Suffix Array & LCP Array
Take the string "banana". It has 6 suffixes: "banana", "anana", "nana", "ana", "na", "a". Sort them alphabetically and record their starting positions. That sorted list of starting positions is the suffix array.
For "banana":
- 5 →
"a" - 3 →
"ana" - 1 →
"anana" - 0 →
"banana" - 4 →
"na" - 2 →
"nana"
The suffix array is just the array of starting indices: [5, 3, 1, 0, 4, 2]. The actual suffixes are never stored — you reconstruct them on the fly from the original string. This keeps space at \(O(n)\).
← → arrow keys to step · click elements to interact
Building with prefix doubling — \(O(n \log n)\)

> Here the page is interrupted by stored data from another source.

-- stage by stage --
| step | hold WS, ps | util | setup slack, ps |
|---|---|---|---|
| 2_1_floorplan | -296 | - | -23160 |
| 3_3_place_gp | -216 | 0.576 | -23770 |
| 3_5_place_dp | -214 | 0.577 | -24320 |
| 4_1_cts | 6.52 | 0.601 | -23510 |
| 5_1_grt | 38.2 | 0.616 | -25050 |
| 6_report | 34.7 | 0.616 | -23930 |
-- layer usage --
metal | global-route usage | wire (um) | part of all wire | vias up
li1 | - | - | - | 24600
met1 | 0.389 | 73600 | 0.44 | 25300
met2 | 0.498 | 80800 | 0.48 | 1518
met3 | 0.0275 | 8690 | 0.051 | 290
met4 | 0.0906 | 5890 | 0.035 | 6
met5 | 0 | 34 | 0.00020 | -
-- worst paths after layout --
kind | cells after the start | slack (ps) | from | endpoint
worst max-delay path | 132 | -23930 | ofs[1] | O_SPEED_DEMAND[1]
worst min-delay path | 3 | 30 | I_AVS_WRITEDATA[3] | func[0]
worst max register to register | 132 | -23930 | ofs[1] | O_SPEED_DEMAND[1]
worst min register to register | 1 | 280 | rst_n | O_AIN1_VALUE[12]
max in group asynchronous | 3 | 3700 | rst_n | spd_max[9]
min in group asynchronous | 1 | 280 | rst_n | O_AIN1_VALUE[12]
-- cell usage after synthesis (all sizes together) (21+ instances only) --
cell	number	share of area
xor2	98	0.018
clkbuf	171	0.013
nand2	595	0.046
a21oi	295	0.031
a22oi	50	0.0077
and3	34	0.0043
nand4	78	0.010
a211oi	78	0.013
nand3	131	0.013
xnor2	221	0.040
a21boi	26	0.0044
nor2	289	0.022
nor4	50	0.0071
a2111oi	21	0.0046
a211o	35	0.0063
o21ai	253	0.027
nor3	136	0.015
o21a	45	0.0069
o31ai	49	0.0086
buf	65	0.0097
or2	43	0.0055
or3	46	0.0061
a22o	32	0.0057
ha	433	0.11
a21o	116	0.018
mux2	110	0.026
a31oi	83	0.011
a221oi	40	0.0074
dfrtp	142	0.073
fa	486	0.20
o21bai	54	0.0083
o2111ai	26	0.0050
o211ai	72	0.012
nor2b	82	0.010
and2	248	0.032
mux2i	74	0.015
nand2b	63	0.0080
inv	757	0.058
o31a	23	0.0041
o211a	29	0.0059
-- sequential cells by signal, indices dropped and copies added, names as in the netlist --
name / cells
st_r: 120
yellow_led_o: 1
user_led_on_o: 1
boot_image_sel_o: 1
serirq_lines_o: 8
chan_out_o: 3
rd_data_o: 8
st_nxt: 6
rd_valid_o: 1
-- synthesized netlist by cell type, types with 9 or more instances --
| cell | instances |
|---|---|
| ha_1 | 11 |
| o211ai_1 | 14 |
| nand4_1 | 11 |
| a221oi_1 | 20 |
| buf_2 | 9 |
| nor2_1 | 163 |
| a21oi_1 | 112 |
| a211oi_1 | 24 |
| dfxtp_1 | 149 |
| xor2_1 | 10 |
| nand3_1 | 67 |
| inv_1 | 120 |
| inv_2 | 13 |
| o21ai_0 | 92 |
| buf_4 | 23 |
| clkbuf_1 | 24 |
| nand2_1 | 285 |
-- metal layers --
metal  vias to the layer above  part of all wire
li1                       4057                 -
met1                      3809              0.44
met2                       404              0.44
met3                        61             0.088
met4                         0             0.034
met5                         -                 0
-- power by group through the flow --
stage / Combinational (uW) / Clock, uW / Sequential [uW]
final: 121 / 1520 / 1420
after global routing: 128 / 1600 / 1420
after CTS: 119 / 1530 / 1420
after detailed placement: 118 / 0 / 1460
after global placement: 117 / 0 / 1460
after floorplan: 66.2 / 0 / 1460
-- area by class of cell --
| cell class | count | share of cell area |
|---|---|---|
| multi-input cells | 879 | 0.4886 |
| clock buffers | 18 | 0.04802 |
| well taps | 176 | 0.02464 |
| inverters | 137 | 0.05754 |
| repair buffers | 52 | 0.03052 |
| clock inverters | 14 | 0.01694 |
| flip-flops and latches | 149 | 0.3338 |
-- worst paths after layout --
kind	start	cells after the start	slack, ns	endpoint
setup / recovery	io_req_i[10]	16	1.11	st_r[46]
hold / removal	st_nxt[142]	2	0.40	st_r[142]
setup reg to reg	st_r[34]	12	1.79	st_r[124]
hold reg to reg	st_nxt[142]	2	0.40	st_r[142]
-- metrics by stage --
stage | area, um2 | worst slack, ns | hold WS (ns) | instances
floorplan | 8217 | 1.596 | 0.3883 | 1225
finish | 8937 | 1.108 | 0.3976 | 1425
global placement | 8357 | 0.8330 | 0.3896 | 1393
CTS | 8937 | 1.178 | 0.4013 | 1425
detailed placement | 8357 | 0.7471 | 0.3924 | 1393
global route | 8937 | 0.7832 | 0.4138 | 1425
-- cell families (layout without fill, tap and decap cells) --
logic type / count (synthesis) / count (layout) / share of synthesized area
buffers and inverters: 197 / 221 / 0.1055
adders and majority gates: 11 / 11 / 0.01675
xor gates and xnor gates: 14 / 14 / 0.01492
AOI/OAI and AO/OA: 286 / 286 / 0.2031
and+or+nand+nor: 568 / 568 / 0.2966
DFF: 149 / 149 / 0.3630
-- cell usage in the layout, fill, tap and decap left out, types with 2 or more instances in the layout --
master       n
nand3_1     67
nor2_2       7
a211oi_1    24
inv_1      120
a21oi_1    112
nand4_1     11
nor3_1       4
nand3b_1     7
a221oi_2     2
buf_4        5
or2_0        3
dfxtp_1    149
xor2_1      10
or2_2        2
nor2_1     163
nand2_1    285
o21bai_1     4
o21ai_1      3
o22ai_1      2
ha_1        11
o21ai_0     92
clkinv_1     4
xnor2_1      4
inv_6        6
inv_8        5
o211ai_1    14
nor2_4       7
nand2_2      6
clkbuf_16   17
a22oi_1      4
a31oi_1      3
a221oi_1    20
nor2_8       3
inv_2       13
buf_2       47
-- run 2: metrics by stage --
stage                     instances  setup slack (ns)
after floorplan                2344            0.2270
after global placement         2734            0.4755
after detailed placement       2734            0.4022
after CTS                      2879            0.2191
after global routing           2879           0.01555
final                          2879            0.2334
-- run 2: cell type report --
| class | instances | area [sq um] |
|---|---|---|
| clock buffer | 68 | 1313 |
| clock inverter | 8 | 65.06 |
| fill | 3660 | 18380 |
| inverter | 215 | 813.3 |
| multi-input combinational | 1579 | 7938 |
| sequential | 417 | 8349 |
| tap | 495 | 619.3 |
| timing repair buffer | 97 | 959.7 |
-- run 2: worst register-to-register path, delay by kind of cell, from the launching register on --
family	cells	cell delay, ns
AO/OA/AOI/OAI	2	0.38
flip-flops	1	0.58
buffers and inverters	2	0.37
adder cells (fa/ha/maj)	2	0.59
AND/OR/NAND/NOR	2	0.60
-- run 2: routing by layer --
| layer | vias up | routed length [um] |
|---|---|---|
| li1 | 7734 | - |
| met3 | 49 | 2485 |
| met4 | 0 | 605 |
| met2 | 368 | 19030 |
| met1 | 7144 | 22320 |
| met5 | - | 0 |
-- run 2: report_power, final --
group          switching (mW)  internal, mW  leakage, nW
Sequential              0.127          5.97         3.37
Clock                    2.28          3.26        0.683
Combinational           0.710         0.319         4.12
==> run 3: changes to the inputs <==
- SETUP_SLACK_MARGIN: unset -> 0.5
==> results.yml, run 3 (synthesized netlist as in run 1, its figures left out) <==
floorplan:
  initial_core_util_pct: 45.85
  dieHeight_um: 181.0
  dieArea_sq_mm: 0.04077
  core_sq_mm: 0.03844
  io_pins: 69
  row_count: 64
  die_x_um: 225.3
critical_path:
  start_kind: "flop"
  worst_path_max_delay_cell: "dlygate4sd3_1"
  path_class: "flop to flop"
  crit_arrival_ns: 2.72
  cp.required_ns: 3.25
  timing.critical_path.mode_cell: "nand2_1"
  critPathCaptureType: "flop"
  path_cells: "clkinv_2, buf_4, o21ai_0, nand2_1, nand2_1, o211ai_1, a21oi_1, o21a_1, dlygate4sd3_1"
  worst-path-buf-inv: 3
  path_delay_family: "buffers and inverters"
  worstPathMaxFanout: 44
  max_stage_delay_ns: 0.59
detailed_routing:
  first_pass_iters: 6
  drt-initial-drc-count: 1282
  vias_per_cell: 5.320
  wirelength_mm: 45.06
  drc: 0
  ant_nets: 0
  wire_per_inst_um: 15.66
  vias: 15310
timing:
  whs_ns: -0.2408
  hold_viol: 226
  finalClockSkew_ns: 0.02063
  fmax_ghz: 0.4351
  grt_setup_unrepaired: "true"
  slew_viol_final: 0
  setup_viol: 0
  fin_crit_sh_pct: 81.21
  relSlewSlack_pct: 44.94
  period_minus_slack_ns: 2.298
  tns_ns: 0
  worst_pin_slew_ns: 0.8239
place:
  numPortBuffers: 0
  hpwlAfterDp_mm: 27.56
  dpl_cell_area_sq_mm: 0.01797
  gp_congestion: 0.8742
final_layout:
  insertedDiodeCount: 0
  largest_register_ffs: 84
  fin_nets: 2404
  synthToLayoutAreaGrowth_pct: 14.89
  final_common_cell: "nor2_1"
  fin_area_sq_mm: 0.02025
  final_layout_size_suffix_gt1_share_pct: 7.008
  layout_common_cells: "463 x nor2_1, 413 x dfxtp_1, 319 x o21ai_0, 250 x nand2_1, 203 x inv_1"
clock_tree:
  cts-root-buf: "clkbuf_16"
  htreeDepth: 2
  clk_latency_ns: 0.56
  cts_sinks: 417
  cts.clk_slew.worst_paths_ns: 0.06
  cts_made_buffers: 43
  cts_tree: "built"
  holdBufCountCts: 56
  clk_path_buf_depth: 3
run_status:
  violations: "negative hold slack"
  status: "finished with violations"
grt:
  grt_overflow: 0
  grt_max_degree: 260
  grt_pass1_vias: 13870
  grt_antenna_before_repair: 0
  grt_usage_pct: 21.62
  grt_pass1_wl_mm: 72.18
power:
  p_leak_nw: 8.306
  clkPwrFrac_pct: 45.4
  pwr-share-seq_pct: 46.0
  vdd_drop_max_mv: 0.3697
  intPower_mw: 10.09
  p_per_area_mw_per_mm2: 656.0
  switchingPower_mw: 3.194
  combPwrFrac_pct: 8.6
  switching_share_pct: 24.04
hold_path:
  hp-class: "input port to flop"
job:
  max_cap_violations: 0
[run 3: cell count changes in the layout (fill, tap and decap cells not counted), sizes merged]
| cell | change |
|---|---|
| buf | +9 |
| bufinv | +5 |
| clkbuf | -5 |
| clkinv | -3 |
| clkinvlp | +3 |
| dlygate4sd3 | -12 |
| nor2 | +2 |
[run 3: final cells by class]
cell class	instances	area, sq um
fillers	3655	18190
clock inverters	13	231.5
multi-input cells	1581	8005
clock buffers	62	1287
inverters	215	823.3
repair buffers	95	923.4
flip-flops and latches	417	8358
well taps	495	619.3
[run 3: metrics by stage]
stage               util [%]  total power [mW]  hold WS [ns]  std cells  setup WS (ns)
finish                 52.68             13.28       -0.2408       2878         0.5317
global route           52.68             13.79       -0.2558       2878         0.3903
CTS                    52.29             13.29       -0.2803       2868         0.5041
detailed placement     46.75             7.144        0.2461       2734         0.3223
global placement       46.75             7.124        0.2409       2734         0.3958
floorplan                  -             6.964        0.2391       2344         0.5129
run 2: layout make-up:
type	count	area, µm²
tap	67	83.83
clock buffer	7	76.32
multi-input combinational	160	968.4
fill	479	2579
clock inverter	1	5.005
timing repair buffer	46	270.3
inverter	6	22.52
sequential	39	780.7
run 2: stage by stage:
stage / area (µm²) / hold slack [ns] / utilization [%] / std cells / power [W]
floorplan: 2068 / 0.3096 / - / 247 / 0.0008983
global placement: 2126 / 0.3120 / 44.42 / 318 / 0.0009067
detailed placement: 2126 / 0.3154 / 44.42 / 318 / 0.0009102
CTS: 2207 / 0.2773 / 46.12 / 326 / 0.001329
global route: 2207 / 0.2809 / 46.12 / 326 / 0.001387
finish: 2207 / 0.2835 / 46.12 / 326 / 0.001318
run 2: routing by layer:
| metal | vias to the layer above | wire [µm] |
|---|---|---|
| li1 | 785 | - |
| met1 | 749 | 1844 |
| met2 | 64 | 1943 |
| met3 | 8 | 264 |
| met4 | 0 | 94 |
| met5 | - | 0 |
===== src/verilog/stpatt_wbregs.sv =====
// Purpose: classic wishbone slave holding the controller's registers
// Assumes: single-cycle classic transfers, 32-bit data
// Notes: unmapped reads return zero and writes are dropped, both acked
`timescale 1ns/1ps
`include "stpatt_params.svh"
module stpatt_wbregs (
    // clock and reset
    input wire logic clk_i,
    input wire logic rst_i,
    // wishbone slave
    input wire logic wb_cyc_i,
    input wire logic wb_stb_i,
    input wire logic wb_we_i,
    input wire logic [7:0] wb_adr_i,
    input wire logic [3:0] wb_sel_i,
    input wire logic [31:0] wb_dat_i,
    output logic [31:0] wb_dat_o,
    output logic wb_ack_o,
    // to and from the sequencer
    input wire logic [31:0] status_i,
    output logic mode_o,
    output logic direct_o,
    output logic [4:0] atten_o,
    output logic atten_wr_o
);
    import stpatt_pkg::*;

    stpatt_regs_t r_r;
    stpatt_regs_t r_nxt;

    function automatic logic adr_is(input logic [7:0] adr, input logic [7:0] off);
        adr_is = (adr == off);
    endfunction

    always_comb begin
        logic take;
        take = wb_cyc_i && wb_stb_i && !r_r.ack;
        r_nxt = r_r;
        r_nxt.ack = take;
        r_nxt.atten_wr = 1'b0;
        if (take) begin
            r_nxt.dat = 32'h0;
            if (wb_we_i && wb_sel_i[0]) begin
                if (adr_is(wb_adr_i, `STP_ADR_CTRL)) begin
                    r_nxt.mode = wb_dat_i[`STP_CTRL_MODE_BIT];
                    r_nxt.direct = wb_dat_i[`STP_CTRL_DIRECT_BIT];
                end else if (adr_is(wb_adr_i, `STP_ADR_ATTEN)) begin
                    r_nxt.atten = wb_dat_i[4:0];
                    r_nxt.atten_wr = 1'b1;
                end
            end else if (!wb_we_i) begin
                if (adr_is(wb_adr_i, `STP_ADR_CTRL)) begin
                    r_nxt.dat = {30'h0, r_r.direct, r_r.mode};
                end else if (adr_is(wb_adr_i, `STP_ADR_ATTEN)) begin
                    r_nxt.dat = {27'h0, r_r.atten};
                end else if (adr_is(wb_adr_i, `STP_ADR_STATUS)) begin
                    r_nxt.dat = status_i;
                end
            end
        end
    end

    always_ff @(posedge clk_i) begin
        if (rst_i) begin
            r_r <= '{ack: 1'b0, dat: 32'h0, mode: `STP_CTRL_MODE_RST,
                     direct: `STP_CTRL_DIRECT_RST, atten: `STP_ATTEN_RST, atten_wr: 1'b0};
        end else begin
            r_r <= r_nxt;
        end
    end

    assign wb_ack_o = r_r.ack;
    assign wb_dat_o = r_r.dat;
    assign mode_o = r_r.mode;
    assign direct_o = r_r.direct;
    assign atten_o = r_r.atten;
    assign atten_wr_o = r_r.atten_wr;
endmodule


===== config.mk =====
export PLATFORM = sky130hd
export DESIGN_NAME = stpatt_ctrl
export DESIGN_NICKNAME = d
export VERILOG_FILES = /design/src/verilog/stpatt_pkg.sv /design/src/verilog/stpatt_ctrl.sv /design/src/verilog/stpatt_wbregs.sv
export VERILOG_INCLUDE_DIRS = /design/src /design/src/verilog
export SDC_FILE = /design/constraint.sdc
export NUM_CORES = 1
export LEC_CHECK = 0
export BUFFER_PORTS_ARGS = -buffer_cell sky130_fd_sc_hd__buf_4
export CAP_MARGIN = 10
export CORE_UTILIZATION = 38
export DETAILED_ROUTE_END_ITERATION = 8
export GPL_ROUTABILITY_DRIVEN = 0
export GPL_TIMING_DRIVEN = 0
export SYNTH_ARGS = -nofsm -noshare
export SYNTH_HDL_FRONTEND = slang
export SYNTH_SLANG_ARGS = --single-unit
export TNS_END_PERCENT = 1

===== constraint.sdc =====
create_clock -name clk_i -period 2.9 [get_ports clk_i]
set_input_delay 0 -clock clk_i [delete_from_list [all_inputs] [get_ports clk_i]]
set_output_delay 0 -clock clk_i [all_outputs]
set_load 0.05 [all_outputs]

The naive approach sorts all n suffixes using string comparison — \(O(n \log n)\) comparisons each taking up to \(O(n)\) characters = \(O(n^2 \log n)\). Too slow for large strings.
Prefix doubling (Manber & Myers, 1990) builds the suffix array in \(O(n \log n)\). The idea:
- Start by ranking each suffix by its first 1 character.
- Double the comparison length each round: rank by 2, then 4, then 8 characters.
- After \(\log_2(n)\) rounds, all suffixes are distinguished and the array is complete.
Each round uses radix sort on the current ranks, making each round \(O(n)\). Total: \(O(n \log n)\) rounds × \(O(n)\) = \(O(n \log n)\).
LCP Array — Longest Common Prefix
The LCP array is built alongside the suffix array. lcp[i] = the length of the longest common prefix between the suffix at position i and the suffix at position i-1 in the sorted order.
For "banana": LCP = [-, 1, 3, 0, 0, 2] (positions 0 is undefined; "a" and "ana" share 1 char; "ana" and "anana" share 3 chars, etc.)
Using suffix array + LCP for queries
- Pattern search: binary search on the suffix array to find where the pattern would appear. \(O(m \log n)\) where m is the pattern length.
- Longest repeated substring: the maximum value in the LCP array — that prefix length appears at two adjacent sorted suffixes, meaning it repeats in the string.
- Number of distinct substrings: n(n+1)/2 minus the sum of the LCP array.